O ministro do Supremo Tribunal Federal (STF) Alexandre de Moraes determinou novas medidas contra o ex-presidente Jair Bolsonaro (PL) ao autorizar prisão domiciliar por 90 dias. Na decisão, o magistrado ordenou o uso obrigatório de tornozeleira eletrônica, restringiu visitas e proibiu o acesso a redes sociais e celular.
Moraes também citou diretamente o episódio em que Bolsonaro rompeu o equipamento de monitoramento, mencionando inclusive o uso de solda para danificar a tornozeleira, o que levou ao endurecimento das regras.
Moraes cita uso de solda para reforçar fiscalização
Na decisão, o ministro afirmou que o histórico recente justifica maior controle sobre o ex-presidente.
“A utilização de instrumento apto a violar o dispositivo de monitoramento eletrônico, inclusive com emprego de solda, demonstra a necessidade de reforço na fiscalização”, escreveu Moraes.
Segundo o STF, o monitoramento será contínuo durante todo o período da prisão domiciliar.
Caso as regras sejam descumpridas, a medida pode ser revogada imediatamente.
Bolsonaro terá visitas limitadas e não poderá usar redes sociais
A decisão estabelece várias restrições ao ex-presidente.
Ele deverá permanecer em casa e só poderá sair com autorização para tratamento médico.
As visitas ficam limitadas a:
- esposa, filha e enteada
- advogados
- profissionais de saúde
Também está proibido:
- usar celular
- acessar redes sociais
- gravar vídeos
- manter contato com investigados
- receber pessoas sem autorização
Vigilância inclui área externa da casa
O ministro determinou que a fiscalização não será feita apenas pela tornozeleira.
A decisão permite vigilância presencial, inclusive com agentes no entorno da residência.

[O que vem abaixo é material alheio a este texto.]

--- src/rtl/sdes_keymix.sv ---
// S-DES subkey schedule plus E/P and round-key mix feeding S0/S1.
// Optional zeroize input enabled by defining SDES_KEY_ZEROIZE_EN.
module sdes_keymix #(
    parameter bit SWAP_DECRYPT = 1'b1
) (
    input  logic       clk,
    input  logic       rst_n,
`ifdef SDES_KEY_ZEROIZE_EN
    input  logic       key_clear,
`endif
    input  logic       key_valid,
    output logic       key_ready,
    input  logic [0:9] key_in,
    input  logic       decrypt,
    input  logic       in_valid,
    output logic       in_ready,
    input  logic [0:3] in_r,
    input  logic       in_round,
    output logic       out_valid,
    input  logic       out_ready,
    output logic [0:3] s0_in,
    output logic [0:3] s1_in
);

    typedef enum logic [1:0] {IDLE, GEN1, GEN2, KEYS_OK} state_t;

    function automatic logic [0:9] p10(input logic [0:9] k);
        return {k[2], k[4], k[1], k[6], k[3], k[9], k[0], k[8], k[7], k[5]};
    endfunction

    function automatic logic [0:7] p8(input logic [0:9] k);
        return {k[5], k[2], k[6], k[3], k[7], k[4], k[9], k[8]};
    endfunction

    function automatic logic [0:9] ls1(input logic [0:9] k);
        return {k[1:4], k[0], k[6:9], k[5]};
    endfunction

    function automatic logic [0:9] ls2(input logic [0:9] k);
        return {k[2:4], k[0:1], k[7:9], k[5:6]};
    endfunction

    function automatic logic [0:7] ep(input logic [0:3] r);
        return {r[3], r[0], r[1], r[2], r[1], r[2], r[3], r[0]};
    endfunction

    state_t     state_q, state_d;
    logic [0:9] key_q, key_d;
    logic [0:9] t_q, t_d;
    logic [0:7] k1_q, k1_d;
    logic [0:7] k2_q, k2_d;
    logic       dec_q, dec_d;
    logic       out_valid_q, out_valid_d;
    logic [0:7] s_q, s_d;

    logic       key_acc;
    logic       in_acc;
    logic       sel;
    logic [0:7] mix;

    assign key_ready = (state_q == IDLE) |
                       ((state_q == KEYS_OK) & ~out_valid_q);
    assign in_ready  = (state_q == KEYS_OK) & (~out_valid_q | out_ready);
    assign key_acc   = key_valid & key_ready;
    assign in_acc    = in_valid & in_ready;

    // Decrypt runs the rounds with the subkeys in reverse order.
    assign sel = in_round ^ (dec_q & SWAP_DECRYPT);
    assign mix = ep(in_r) ^ (sel ? k2_q : k1_q);

    always_comb begin
        state_d     = state_q;
        key_d       = key_q;
        t_d         = t_q;
        k1_d        = k1_q;
        k2_d        = k2_q;
        dec_d       = dec_q;
        out_valid_d = out_valid_q;
        s_d         = s_q;

        if (in_acc) begin
            s_d         = mix;
            out_valid_d = 1'b1;
        end else if (out_ready) begin
            out_valid_d = 1'b0;
        end

        unique case (state_q)
            IDLE, KEYS_OK: begin
                if (key_acc) begin
                    key_d   = key_in;
                    dec_d   = decrypt;
                    state_d = GEN1;
                end
            end
            GEN1: begin
                t_d     = ls1(p10(key_q));
                k1_d    = p8(t_d);
                state_d = GEN2;
            end
            GEN2: begin
                k2_d    = p8(ls2(t_q));
                state_d = KEYS_OK;
            end
        endcase

`ifdef SDES_KEY_ZEROIZE_EN
        if (key_clear) begin
            state_d     = IDLE;
            key_d       = '0;
            t_d         = '0;
            k1_d        = '0;
            k2_d        = '0;
            dec_d       = 1'b0;
            out_valid_d = 1'b0;
        end
`endif
    end

    always_ff @(posedge clk or negedge rst_n) begin
        if (!rst_n) begin
            state_q     <= IDLE;
            key_q       <= '0;
            t_q         <= '0;
            k1_q        <= '0;
            k2_q        <= '0;
            dec_q       <= 1'b0;
            out_valid_q <= 1'b0;
            s_q         <= '0;
        end else begin
            state_q     <= state_d;
            key_q       <= key_d;
            t_q         <= t_d;
            k1_q        <= k1_d;
            k2_q        <= k2_d;
            dec_q       <= dec_d;
            out_valid_q <= out_valid_d;
            s_q         <= s_d;
        end
    end

    assign out_valid = out_valid_q;
    assign s0_in     = s_q[0:3];
    assign s1_in     = s_q[4:7];

endmodule

--- config.mk ---
export PLATFORM = sky130hd
export DESIGN_NAME = sdes_keymix
export DESIGN_NICKNAME = d
export VERILOG_FILES = /design/src/rtl/sdes_keymix.sv
export SDC_FILE = /design/constraint.sdc
export NUM_CORES = 1
export LEC_CHECK = 0
export CORE_MARGIN = 2
export CORE_UTILIZATION = 58
export CTS_BUF_LIST = sky130_fd_sc_hd__clkbuf_2 sky130_fd_sc_hd__clkbuf_4 sky130_fd_sc_hd__clkbuf_8
export CTS_CLUSTER_DIAMETER = 120
export CTS_CLUSTER_SIZE = 20
export DETAILED_ROUTE_END_ITERATION = 7
export PLACE_DENSITY = 0.9
export SETUP_SLACK_MARGIN = 0.02
export SLEW_MARGIN = 25
export SYNTH_ARGS = -nofsm -noshare
export SYNTH_HDL_FRONTEND = slang
export SYNTH_SLANG_ARGS = --single-unit
--- constraint.sdc ---
create_clock -name clk -period 3.2 [get_ports clk]
set_input_delay 0.32 -clock clk [delete_from_list [all_inputs] [get_ports clk]]
set_output_delay 0.32 -clock clk [all_outputs]
set_load 0.005 [all_outputs]
==> impl_metrics.py <==
metrics = {
    "die": {
        "rows": 20,
        "fp.dieW_microns": 59.3,
        "dieArea_sq_mm": 0.00352,
        "core_sq_mm": 0.00298,
        "io_pins": 32,
        "initial_core_util_pct": 59.6,
        "die_h_microns": 59.3,
    },
    "sta": {
        "finalMaxSlewViolations": 0,
        "worst_pin_slew_ps": 871,
        "fmax_ghz": 0.459,
        "timing.hold.ws_ps": 78.6,
        "setup_viol": 0,
        "worst_slack_ps": 1020,
        "slew_headroom_pct": 41.9,
        "min_period_over_period_pct": 68.1,
        "finClkSkew_ps": 11.0,
        "hold_viol": 0,
        "fin_setup_tns_ps": 0,
        "min_period_ps": 2180,
        "rsz0062_at_grt": "no",
    },
    "grt": {
        "grt_pass1_wl_microns": 5100,
        "grt_max_degree": 41,
        "grtUsageTotal_pct": 20.5,
        "grt_pass1_vias": 1103,
        "antenna_found_initial": 0,
        "globalRouteOverflowTotal": 0,
    },
    "synthesis": {
        "synth_cell_types": 21,
        "syn_avg_cell_area_sq_um": 14.4,
        "synth_fp_nets": 148,
        "synthFlopType": "dfrtp_1",
        "yosys.cell_count.top_type": "dfrtp_1",
        "synth_seq_cells": 40,
        "synth_area_sq_mm": 0.00177,
        "synth_warnings": 0,
        "yosysTopAreaCellShare_pct": 56.4,
        "synth_common_cells": "40 x dfrtp_1, 19 x mux2_2, 10 x mux2_4",
        "synthArstFlopShare_pct": 100,
        "ys_top_cells_by_area": "dfrtp_1 56%, mux2_2 12%, mux2_4 8.5%",
        "seq_area_frac_synth_pct": 56.4,
        "synth_edf_count": 0,
        "synth_top_cell_by_area": "dfrtp_1",
        "synthCells": 123,
    },
    "detailed_routing": {
        "drtPass1Iterations": 4,
        "antenna_left": 0,
        "num_vias": 1029,
        "totalWireLength_microns": 3040,
        "avgViaCountPerCell": 5.39,
        "drt_iter0_drc": 33,
        "wl_per_cell_microns": 15.9,
        "route.detailed.drc": 0,
    },
    "layout": {
        "fin_nets": 182,
        "area_growth_pct": 22.8,
        "final_layout_size_suffix_gt1_share_pct": 27.2,
        "design_area_sq_mm": 0.00218,
        "insertedDiodeCount": 0,
    },
    "worst_setup_path": {
        "r2r_slack_ps": 1520,
        "worst_path_largest_cell_delay_ps": 450,
        "critical_path.slowest_cell": "clkdlybuf4s50_1",
        "cp.required_ps": 2880,
        "worst-path-buf-inv": 1,
        "worst_r2r_endpoint": "key_q[6]$_DFFE_PN0P_",
        "crit_family": "buffers and inverters",
        "worstSetupStartpointType": "flip-flop",
        "end_kind": "output pin",
        "r2r_start": "state_q[1]$_DFFE_PN0P_",
        "reg2reg_depth": 5,
        "crit_type": "flip-flop to output pin",
        "cp_cell_sequence": "ha_1 -> nor2b_4 -> or2_2 -> clkdlybuf4s50_1",
        "arrival_ps": 1860,
        "crit_fanout": 4,
    },
    "place": {
        "post-place-ws_ps": 1290,
        "dpl-instance-area_sq_mm": 0.00210,
        "dpl.hpwl_microns": 2240,
        "gp_congestion": 0.791,
        "place.port_buffers": 31,
    },
    "clock_network": {
        "clk_latency_ps": 340,
        "clk_pin_slew_ps": 120,
        "htree_levels": 2,
        "postCtsHoldBufs": 0,
        "tritoncts": "built",
        "cts_setup_buffers": 0,
        "numClockSinks": 40,
        "clock_path_buffers": 2,
        "ctsResizeCount": 0,
        "numCtsBuffers": 5,
        "cts-root-buf": "clkbuf_4",
    },
    "power_and_ir_drop": {
        "vdd_drop_max_mv": 0.476,
        "powerDensity_mw_per_mm2": 1000,
        "leakage_nw": 1.02,
    },
    "outcome": {
        "status": "complete, no violations",
    },
    "hold_path": {
        "hold_class": "input pin to asynchronous set/reset pin",
    },
    "job": {
        "max-cap-violations": 0,
    },
}
==> logic make-up (layout without fill, tap and decap cells) <==
group	after synthesis	after routing	synth area share (%)
AOI/OAI and AO/OA	11	11	3.46
xor gates and xnor gates	9	9	5.50
adders and majority gates	4	4	2.82
and+or+nand+nor	15	15	4.51
buffers and inverters	6	41	1.69
DFF	40	40	56.4
muxes	38	38	25.6
==> state kept, by name (all words and copies together), names as in the netlist <==
register and flops:
out_valid 1, s_q 8, t_q 10, dec_q 1
key_q 10, state_q 2, k2_q 8
==> layout by cell type (no fill, tap or decap), types with 2 or more instances in the layout <==
master / count
dfrtp_1: 40
clkdlybuf4s50_1: 30
mux2_2: 19
mux2_4: 10
mux2i_1: 9
nand2_1: 9
xor2_1: 8
o21ai_1: 8
clkbuf_4: 6
ha_1: 4
inv_1: 2
==> per-layer routing <==
layer / wire [microns] / up-vias / track usage (%)
met1: 1340 / 500 / 24.9
li1: - / 493 / -
met4: 68 / 0 / 12.7
met5: 0 / - / 0
met3: 132 / 6 / 6.33
met2: 1500 / 30 / 31.9
==> cell type report <==
class | count | area [sq um]
sequential | 40 | 1000
fill | 194 | 800
multi-input combinational | 77 | 743
timing repair buffer | 31 | 305
clock buffer | 6 | 45.0
tap | 33 | 41.3
clock inverter | 2 | 35.0
inverter | 2 | 7.51
==> power by group <==
group | leakage, nW | switching (mW) | internal (mW) | total [mW]
logic | 0.493 | 0.351 | 0.576 | 0.927
registers | 0.478 | 0.163 | 0.761 | 0.924
clock network | 0.0456 | 0.157 | 0.172 | 0.330
==> worst max path at each step <==
stage,start,to,cells after the start,slack [ps]
after floorplan,state_q[0]$_DFFE_PN0P_,dec_q$_DFFE_PN0P_,5,1660
after CTS,state_q[1]$_DFFE_PN0P_,key_ready,4,1010
after global routing,state_q[1]$_DFFE_PN0P_,key_ready,4,930
after detailed placement,in_round,s_q[7]$_DFFE_PN0P_,5,1290
final,state_q[1]$_DFFE_PN0P_,key_ready,4,1020
after global placement,out_ready,in_ready,4,1380
==> stage by stage <==
step / std cells / utilization (%) / power (mW)
global placement: 183 / 70.5 / 1.80
floorplan: 123 / - / 1.56
finish: 191 / 73.2 / 2.18
global route: 191 / 73.2 / 2.33
detailed placement: 183 / 70.5 / 1.87
CTS: 191 / 73.2 / 2.20
No activity file was read; power rests on OpenSTA's default activity.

Segundo o documento, poderá haver:
- monitoramento na área externa
- abordagem de pessoas que entrarem no local
- verificação dentro da casa em caso de suspeita
- revistas em veículos e visitantes
O objetivo, segundo Moraes, é evitar qualquer repetição do episódio em que o equipamento foi rompido.
Episódio com tornozeleira levou à prisão
A referência ao uso de solda lembra o episódio que resultou na prisão anterior do ex-presidente.
Bolsonaro foi detido após romper a tornozeleira eletrônica, o que acionou o sistema de monitoramento.
Depois disso, ele passou a cumprir pena no Complexo da Papuda, em Brasília, em ala separada.
Condenado a mais de 27 anos de prisão por crimes como tentativa de golpe e organização criminosa, o ex-presidente segue sob custódia, e a prisão domiciliar atual é temporária e sob vigilância reforçada.